Exercise goal →
Records follow. Select each line holding "cells".

Record excerpts →
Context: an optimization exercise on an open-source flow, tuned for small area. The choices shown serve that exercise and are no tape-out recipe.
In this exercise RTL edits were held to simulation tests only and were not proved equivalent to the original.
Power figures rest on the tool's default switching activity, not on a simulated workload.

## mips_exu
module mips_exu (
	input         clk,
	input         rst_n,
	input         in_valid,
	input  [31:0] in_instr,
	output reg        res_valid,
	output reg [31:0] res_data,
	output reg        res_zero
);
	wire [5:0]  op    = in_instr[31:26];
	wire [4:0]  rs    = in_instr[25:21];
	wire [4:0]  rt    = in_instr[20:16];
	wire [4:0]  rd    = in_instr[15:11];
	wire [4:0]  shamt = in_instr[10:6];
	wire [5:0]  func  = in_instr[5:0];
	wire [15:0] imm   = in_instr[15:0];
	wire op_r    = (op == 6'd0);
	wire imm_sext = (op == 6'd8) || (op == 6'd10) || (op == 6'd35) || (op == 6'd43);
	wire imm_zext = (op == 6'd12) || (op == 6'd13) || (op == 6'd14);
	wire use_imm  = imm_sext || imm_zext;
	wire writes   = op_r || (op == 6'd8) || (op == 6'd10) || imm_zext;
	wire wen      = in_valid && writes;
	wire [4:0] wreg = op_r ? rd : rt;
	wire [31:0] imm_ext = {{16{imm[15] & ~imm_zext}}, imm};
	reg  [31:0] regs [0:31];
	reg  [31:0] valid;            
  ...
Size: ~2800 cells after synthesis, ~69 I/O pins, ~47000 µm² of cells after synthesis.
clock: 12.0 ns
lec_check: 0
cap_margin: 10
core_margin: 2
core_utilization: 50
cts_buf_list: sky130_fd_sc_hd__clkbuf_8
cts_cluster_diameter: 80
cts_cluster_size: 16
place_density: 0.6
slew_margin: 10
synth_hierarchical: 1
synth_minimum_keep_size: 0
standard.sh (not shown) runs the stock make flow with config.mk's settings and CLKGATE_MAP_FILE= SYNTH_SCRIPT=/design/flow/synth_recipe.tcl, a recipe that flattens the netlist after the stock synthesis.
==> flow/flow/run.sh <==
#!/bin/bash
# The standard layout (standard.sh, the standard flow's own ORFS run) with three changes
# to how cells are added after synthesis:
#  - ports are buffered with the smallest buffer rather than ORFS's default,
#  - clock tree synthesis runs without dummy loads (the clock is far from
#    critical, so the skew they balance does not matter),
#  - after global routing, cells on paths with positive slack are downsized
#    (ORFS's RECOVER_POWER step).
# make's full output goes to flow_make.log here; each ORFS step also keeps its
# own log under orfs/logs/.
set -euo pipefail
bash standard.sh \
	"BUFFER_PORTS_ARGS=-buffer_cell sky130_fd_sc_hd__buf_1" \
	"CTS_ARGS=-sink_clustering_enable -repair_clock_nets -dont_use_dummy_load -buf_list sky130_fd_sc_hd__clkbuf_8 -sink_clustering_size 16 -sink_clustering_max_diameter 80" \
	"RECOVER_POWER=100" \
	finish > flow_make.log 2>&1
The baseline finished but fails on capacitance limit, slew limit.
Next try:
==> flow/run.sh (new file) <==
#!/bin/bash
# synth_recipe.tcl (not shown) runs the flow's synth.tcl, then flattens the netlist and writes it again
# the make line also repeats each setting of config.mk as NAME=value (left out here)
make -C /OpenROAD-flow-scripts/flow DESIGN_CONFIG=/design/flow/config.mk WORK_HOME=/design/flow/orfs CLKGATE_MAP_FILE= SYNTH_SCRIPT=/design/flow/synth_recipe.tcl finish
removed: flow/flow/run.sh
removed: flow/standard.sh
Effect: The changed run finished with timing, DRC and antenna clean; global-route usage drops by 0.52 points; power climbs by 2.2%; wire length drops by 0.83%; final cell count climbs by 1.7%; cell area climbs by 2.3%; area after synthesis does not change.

Answer to this exercise →
Size: ~2800 cells after synthesis, ~69 I/O pins, ~47000 µm² of cells after synthesis.
# to how cells are added after synthesis:
#  - after global routing, cells on paths with positive slack are downsized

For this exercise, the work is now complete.